That may not have been smart. I got more worn out and beat up than at either of our Continental Cup games! It being my first time back on the track in the Mile High area after spending a weekend playing derby at an elevation of only 1,090 feet might be a factor. Being sick, yeah, that was a factor too. Also relevant: we only had five skaters per bench. We played four-on-four so that everyone could get a chance to sit one jam in five, and everyone was in the jammer rotation. (You know what's fun? And by "fun" I mean "hell"? TWO-MINUTE JAMS. It is not always good news when the other jammer gets a penalty. Sometimes it just means now NOBODY has lead jammer status, and life for the next minute and a half will suuuuuuuuuck.) Then, at halftime, someone on one team had to leave. One of our skaters who had NSO'd the first half geared up to replace them. For reasons that were never entirely explained, the replacement skater was assigned to the other bench, so the second period of play featured a team of four versus a team of six. GUESS WHICH TEAM I WAS ON. Deathmarch scrim FTW! Did I mention that everybody jammed? And now nobody gets to sit out any? Woo. We got extra-long line-up time between jams, probably 45 seconds or a minute instead of the usual 30 seconds; it was just enough time for me to get just enough wind back to be able to swallow a small sip of water and then rush back out to the track.
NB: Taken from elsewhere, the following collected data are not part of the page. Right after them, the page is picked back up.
File: config.mk
export PLATFORM = sky130hd
export DESIGN_NAME = mem_port_sched
export DESIGN_NICKNAME = d
export VERILOG_FILES = /design/src/rtl/mem_port_sched.sv
export SDC_FILE = /design/constraint.sdc
export NUM_CORES = 1
export LEC_CHECK = 0
export CAP_MARGIN = 20
export CORE_ASPECT_RATIO = 0.5
export CORE_MARGIN = 1
export CORE_UTILIZATION = 39
export DETAILED_ROUTE_END_ITERATION = 16
export MAX_ROUTING_LAYER = met4
export PLACE_DENSITY = 0.76
export SETUP_SLACK_MARGIN = 0.4
export SLEW_MARGIN = 20
export SYNTH_ARGS = -nofsm -noshare
export SYNTH_HDL_FRONTEND = slang
export SYNTH_SLANG_ARGS = --single-unit
export TNS_END_PERCENT = 100
File: constraint.sdc
create_clock -name in_clka -period 2.25 [get_ports in_clka]
set_clock_uncertainty 0.2 [all_clocks]
set_input_delay 0.3375 -clock in_clka [delete_from_list [all_inputs] [get_ports in_clka]]
set_output_delay 0.3375 -clock in_clka [all_outputs]
set_load 0.05 [all_outputs]
$ cat src/rtl/pbus_irq_gateway_if.sv
// rtl/pbus_irq_gateway_if.sv - PLIC-side claim/complete handshake and request bundle
interface pbus_irq_gateway_if;
   logic        claim_valid_i;
   logic [4:0]  claim_id_i;
   logic        complete_valid_i;
   logic [4:0]  complete_id_i;
   logic [31:0] plic_req_o;
   logic [31:0] overflow_o;

   modport master (
      output claim_valid_i, claim_id_i, complete_valid_i, complete_id_i,
      input  plic_req_o, overflow_o
   );

   modport slave (
      input  claim_valid_i, claim_id_i, complete_valid_i, complete_id_i,
      output plic_req_o, overflow_o
   );
endinterface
In other derby news, archival footage is up from our games in Omaha! Here's Friday's game; here's Saturday. Archives are always free to watch. Have fun!

In still more derby news, my season would appear not to be over! I will be skating with the Bombshells in the B-team tournament bracket at the Thin Air Throwdown, which we are co-hosting at the Boulder County Fairgrounds on September 14-16. Tickets are available, and I recommend you get right on that, because in addition to the B-team tournament, there will be a round-robin exhibition of three of the highest ranked teams in the world. How often do you get to see Rose versus VRDL without leaving the state, let alone the county? So. MAKE PLANS.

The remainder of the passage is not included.